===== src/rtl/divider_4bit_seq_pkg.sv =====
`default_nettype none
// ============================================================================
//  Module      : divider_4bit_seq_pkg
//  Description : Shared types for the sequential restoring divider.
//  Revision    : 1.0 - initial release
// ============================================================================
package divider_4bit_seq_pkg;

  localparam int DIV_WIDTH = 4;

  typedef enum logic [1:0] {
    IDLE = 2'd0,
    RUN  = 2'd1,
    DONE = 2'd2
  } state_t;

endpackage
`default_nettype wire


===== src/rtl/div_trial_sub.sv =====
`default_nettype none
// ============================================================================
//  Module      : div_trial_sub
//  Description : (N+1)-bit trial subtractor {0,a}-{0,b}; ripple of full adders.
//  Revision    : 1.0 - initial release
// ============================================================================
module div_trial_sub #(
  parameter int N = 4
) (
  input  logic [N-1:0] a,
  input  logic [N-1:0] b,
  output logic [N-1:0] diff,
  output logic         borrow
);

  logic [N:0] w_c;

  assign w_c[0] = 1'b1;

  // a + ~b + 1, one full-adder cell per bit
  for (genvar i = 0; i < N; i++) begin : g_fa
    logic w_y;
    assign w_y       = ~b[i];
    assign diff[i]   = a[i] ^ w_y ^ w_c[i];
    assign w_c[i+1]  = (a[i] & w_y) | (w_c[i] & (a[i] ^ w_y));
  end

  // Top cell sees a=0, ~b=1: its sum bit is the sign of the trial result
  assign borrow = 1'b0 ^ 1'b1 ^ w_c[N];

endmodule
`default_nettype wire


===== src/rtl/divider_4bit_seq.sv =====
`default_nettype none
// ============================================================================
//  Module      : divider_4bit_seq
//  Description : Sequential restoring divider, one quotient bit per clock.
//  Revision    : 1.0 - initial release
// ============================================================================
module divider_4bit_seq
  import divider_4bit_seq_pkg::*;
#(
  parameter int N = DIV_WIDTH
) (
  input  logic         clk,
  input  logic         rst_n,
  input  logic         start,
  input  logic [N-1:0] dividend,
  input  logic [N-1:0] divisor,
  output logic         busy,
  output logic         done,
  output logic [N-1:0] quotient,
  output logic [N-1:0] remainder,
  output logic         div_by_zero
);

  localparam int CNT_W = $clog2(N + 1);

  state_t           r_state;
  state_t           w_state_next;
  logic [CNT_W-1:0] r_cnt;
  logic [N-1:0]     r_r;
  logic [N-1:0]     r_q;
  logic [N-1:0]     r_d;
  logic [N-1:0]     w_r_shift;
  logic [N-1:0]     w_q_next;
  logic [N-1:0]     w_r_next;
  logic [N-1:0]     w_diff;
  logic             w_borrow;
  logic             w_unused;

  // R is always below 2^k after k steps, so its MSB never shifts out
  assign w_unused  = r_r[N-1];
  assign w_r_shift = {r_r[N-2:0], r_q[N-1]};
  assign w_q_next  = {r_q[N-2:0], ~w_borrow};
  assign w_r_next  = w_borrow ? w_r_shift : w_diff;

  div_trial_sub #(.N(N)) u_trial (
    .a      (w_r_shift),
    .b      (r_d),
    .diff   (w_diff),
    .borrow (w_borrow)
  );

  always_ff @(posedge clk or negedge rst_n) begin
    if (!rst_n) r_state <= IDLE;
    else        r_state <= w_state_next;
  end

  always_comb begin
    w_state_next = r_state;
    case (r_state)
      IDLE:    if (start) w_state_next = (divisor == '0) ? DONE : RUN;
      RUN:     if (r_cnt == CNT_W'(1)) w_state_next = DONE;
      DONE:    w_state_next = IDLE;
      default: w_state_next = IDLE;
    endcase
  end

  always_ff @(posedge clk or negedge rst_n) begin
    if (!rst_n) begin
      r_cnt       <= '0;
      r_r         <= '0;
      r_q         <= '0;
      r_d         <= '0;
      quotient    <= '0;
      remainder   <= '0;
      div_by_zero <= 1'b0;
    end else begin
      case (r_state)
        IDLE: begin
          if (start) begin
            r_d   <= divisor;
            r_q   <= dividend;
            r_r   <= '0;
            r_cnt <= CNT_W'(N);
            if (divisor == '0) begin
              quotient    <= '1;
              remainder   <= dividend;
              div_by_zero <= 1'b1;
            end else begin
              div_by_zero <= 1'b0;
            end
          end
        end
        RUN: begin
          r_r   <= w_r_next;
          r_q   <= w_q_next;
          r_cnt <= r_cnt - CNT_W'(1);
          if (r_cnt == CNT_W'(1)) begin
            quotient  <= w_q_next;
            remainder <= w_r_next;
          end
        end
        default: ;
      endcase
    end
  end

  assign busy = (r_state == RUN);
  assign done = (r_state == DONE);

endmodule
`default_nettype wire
++++++++++
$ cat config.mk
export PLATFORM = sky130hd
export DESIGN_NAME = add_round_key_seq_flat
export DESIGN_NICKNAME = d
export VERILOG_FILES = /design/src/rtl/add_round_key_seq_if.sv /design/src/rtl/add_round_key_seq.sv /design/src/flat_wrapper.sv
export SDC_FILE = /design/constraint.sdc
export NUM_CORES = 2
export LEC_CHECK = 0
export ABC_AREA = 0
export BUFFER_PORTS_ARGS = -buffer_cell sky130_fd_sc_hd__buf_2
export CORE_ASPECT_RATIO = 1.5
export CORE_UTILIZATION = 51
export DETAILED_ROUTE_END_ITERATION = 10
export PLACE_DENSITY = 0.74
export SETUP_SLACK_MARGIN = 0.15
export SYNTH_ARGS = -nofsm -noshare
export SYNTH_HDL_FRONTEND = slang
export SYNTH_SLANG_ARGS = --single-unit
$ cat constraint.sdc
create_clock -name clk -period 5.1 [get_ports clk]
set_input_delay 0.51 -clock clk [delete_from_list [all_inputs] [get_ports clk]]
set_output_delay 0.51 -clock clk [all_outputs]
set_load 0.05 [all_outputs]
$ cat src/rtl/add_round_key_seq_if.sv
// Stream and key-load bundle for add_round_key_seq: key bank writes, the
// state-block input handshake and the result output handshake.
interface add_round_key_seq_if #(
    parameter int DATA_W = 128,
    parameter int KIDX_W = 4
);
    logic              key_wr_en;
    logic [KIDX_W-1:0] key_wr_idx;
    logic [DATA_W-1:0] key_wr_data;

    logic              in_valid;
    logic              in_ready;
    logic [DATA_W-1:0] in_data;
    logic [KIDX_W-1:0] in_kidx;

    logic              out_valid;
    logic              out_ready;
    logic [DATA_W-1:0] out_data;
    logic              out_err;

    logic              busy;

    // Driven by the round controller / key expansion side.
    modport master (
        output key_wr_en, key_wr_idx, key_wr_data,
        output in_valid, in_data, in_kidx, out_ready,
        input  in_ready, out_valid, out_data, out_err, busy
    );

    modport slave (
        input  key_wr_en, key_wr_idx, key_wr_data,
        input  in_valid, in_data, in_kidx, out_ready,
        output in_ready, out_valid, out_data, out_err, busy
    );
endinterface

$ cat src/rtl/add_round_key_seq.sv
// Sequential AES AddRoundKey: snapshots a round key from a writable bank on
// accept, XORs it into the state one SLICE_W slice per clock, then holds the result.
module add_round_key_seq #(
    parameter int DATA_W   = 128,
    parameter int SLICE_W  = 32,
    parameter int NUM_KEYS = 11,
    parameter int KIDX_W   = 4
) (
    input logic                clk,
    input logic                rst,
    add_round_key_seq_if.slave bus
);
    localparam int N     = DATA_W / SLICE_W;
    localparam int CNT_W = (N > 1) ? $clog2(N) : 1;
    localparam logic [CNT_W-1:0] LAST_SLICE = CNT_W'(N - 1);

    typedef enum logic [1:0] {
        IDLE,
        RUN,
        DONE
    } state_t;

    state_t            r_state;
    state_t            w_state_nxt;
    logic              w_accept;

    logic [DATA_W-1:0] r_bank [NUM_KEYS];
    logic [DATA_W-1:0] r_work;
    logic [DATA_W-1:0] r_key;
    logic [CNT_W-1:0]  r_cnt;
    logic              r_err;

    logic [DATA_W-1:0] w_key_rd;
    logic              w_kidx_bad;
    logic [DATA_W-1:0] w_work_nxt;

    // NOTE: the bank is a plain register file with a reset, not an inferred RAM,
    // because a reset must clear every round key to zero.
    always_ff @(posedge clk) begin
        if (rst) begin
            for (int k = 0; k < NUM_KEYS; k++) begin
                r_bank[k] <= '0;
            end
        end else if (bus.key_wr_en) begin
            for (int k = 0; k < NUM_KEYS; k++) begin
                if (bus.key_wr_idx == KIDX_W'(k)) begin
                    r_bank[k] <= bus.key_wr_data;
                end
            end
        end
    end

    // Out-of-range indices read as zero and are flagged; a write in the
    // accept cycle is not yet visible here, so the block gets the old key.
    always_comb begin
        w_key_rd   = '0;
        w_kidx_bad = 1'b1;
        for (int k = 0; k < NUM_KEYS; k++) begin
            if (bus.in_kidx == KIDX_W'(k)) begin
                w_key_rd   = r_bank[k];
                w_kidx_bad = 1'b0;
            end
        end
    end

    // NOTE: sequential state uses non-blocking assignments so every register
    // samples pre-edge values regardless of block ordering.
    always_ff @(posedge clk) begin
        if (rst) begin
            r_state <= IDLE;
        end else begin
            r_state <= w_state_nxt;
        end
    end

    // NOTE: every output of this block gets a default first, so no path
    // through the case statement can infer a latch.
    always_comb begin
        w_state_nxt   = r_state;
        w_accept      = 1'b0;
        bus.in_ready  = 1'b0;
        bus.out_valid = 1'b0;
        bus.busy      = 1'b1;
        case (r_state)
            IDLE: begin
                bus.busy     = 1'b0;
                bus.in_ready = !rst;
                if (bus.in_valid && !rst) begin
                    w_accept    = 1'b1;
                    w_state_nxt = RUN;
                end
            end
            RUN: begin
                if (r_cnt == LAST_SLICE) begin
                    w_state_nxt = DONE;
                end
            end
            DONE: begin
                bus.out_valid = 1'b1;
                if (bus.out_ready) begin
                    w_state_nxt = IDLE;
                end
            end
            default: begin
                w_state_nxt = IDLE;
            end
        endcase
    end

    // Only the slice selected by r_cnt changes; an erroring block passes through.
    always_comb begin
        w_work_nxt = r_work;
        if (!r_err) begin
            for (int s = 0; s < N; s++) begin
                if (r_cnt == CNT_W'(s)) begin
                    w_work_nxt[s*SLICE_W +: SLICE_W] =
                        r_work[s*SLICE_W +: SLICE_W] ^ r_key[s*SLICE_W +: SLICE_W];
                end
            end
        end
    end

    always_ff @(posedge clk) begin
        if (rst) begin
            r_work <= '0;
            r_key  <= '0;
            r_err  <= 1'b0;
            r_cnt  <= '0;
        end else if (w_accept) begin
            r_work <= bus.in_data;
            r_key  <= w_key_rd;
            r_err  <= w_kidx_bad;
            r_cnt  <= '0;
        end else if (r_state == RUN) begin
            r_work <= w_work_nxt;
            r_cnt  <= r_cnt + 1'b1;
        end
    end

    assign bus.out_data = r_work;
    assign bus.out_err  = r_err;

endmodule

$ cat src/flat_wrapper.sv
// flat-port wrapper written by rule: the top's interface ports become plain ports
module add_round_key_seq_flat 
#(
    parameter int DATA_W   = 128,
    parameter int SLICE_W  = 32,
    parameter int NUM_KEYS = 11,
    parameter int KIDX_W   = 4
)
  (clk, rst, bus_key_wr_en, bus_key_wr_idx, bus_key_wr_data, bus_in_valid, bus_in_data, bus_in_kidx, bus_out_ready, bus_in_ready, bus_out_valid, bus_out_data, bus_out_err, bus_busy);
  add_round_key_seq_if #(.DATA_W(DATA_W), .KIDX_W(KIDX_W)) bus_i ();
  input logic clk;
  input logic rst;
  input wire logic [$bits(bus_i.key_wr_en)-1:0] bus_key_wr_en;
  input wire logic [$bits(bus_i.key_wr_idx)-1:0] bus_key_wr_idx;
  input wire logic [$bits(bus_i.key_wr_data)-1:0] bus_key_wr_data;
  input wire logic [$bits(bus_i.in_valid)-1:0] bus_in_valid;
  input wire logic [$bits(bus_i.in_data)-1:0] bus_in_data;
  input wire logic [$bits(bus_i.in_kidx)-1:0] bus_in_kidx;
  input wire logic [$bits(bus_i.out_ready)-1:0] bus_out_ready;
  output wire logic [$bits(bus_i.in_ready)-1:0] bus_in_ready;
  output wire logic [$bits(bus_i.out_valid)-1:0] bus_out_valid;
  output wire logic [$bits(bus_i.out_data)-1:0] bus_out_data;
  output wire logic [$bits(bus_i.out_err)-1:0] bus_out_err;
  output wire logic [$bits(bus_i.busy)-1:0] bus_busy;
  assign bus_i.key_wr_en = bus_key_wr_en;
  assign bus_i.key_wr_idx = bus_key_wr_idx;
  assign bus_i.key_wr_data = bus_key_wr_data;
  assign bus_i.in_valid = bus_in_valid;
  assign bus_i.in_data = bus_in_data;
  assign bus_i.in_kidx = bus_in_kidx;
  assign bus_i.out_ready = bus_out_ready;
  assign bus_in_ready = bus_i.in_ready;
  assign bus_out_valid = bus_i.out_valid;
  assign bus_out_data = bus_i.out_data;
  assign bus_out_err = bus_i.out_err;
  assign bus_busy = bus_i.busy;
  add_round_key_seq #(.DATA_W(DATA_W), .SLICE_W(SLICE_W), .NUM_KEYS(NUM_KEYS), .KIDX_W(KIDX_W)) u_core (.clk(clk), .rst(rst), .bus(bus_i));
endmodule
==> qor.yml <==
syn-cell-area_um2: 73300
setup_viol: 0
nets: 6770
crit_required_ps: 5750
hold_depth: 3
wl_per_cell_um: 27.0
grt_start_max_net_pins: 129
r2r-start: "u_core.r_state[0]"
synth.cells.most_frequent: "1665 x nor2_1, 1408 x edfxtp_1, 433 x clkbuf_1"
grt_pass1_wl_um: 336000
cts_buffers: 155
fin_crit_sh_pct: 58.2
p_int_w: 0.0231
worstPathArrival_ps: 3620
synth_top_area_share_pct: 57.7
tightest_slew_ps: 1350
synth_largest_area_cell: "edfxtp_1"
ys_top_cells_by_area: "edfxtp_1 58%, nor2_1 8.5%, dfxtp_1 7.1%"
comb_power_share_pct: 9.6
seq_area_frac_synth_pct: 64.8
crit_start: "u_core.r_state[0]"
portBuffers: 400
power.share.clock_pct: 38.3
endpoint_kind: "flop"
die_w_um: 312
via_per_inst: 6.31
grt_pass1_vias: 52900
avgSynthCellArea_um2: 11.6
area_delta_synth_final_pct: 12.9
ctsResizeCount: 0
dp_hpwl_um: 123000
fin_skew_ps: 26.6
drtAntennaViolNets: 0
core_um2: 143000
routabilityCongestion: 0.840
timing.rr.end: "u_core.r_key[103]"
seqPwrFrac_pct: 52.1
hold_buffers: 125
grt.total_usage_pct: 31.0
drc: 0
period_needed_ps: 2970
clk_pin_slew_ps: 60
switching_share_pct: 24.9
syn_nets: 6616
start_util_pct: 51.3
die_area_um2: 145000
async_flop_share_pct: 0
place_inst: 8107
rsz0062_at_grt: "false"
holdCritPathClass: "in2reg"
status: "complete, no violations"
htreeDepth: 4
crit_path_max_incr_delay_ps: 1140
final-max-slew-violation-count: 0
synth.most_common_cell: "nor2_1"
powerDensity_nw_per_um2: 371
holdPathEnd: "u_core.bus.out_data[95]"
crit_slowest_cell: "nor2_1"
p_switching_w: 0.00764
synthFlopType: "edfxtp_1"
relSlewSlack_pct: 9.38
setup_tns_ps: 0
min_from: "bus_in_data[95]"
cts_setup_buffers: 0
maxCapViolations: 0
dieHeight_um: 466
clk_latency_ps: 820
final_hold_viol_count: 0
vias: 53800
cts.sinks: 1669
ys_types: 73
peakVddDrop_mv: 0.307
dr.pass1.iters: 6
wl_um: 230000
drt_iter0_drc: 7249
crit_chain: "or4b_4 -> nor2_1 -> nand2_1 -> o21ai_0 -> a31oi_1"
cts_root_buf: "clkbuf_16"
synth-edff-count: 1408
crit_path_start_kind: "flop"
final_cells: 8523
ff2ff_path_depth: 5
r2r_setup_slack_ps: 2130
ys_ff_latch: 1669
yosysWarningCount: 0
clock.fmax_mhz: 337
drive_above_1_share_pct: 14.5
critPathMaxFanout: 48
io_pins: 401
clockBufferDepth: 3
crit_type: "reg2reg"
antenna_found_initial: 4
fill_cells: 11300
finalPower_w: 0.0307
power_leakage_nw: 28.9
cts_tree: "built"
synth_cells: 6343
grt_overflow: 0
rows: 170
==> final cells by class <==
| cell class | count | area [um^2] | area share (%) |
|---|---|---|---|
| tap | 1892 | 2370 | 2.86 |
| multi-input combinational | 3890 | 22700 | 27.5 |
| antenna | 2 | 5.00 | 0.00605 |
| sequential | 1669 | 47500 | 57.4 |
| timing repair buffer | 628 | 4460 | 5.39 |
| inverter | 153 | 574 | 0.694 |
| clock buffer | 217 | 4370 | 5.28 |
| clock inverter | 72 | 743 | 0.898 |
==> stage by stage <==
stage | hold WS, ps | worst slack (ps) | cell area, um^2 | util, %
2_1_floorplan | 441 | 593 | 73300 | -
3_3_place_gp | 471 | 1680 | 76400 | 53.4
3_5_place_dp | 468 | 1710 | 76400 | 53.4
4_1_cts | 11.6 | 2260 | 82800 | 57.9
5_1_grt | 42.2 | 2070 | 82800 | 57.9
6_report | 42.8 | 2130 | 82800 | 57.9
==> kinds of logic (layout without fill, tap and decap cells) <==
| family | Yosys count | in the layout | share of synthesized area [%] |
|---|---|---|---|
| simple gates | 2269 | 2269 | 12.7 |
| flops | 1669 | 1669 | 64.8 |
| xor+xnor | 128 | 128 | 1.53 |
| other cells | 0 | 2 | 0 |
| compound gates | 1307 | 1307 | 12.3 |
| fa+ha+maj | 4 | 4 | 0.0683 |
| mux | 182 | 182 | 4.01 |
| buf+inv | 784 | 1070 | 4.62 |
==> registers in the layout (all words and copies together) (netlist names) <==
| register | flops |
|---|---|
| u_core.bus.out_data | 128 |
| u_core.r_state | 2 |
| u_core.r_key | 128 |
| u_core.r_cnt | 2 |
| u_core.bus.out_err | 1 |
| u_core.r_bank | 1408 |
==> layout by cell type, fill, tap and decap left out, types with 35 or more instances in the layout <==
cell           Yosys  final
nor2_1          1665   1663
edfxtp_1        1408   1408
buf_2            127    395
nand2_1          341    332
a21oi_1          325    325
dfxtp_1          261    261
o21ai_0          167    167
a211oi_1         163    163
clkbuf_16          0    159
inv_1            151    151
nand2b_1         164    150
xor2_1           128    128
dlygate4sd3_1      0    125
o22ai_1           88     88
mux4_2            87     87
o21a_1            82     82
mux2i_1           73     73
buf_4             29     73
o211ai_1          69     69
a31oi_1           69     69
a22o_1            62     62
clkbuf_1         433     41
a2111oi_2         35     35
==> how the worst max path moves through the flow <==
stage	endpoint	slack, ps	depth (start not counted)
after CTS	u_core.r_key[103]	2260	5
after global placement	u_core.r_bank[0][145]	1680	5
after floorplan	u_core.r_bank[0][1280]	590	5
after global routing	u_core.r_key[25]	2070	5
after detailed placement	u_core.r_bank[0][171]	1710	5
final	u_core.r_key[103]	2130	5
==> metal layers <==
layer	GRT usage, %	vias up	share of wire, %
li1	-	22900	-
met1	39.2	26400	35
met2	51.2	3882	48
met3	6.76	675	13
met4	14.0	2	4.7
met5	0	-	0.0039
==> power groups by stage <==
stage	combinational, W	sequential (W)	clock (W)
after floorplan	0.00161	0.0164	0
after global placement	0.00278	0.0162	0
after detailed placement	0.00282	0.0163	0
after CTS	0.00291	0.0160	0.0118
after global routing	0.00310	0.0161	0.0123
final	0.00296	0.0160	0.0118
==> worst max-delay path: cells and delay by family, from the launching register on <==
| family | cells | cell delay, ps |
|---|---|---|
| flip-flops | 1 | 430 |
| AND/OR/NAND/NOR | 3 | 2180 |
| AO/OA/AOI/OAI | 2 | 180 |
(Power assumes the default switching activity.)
++++++++++
Aim of the task: From the entries, copy every line in which the string "divisor" can be found.

Result of the exercise:
  input  logic [N-1:0] divisor,
      IDLE:    if (start) w_state_next = (divisor == '0) ? DONE : RUN;
            r_d   <= divisor;
            if (divisor == '0) begin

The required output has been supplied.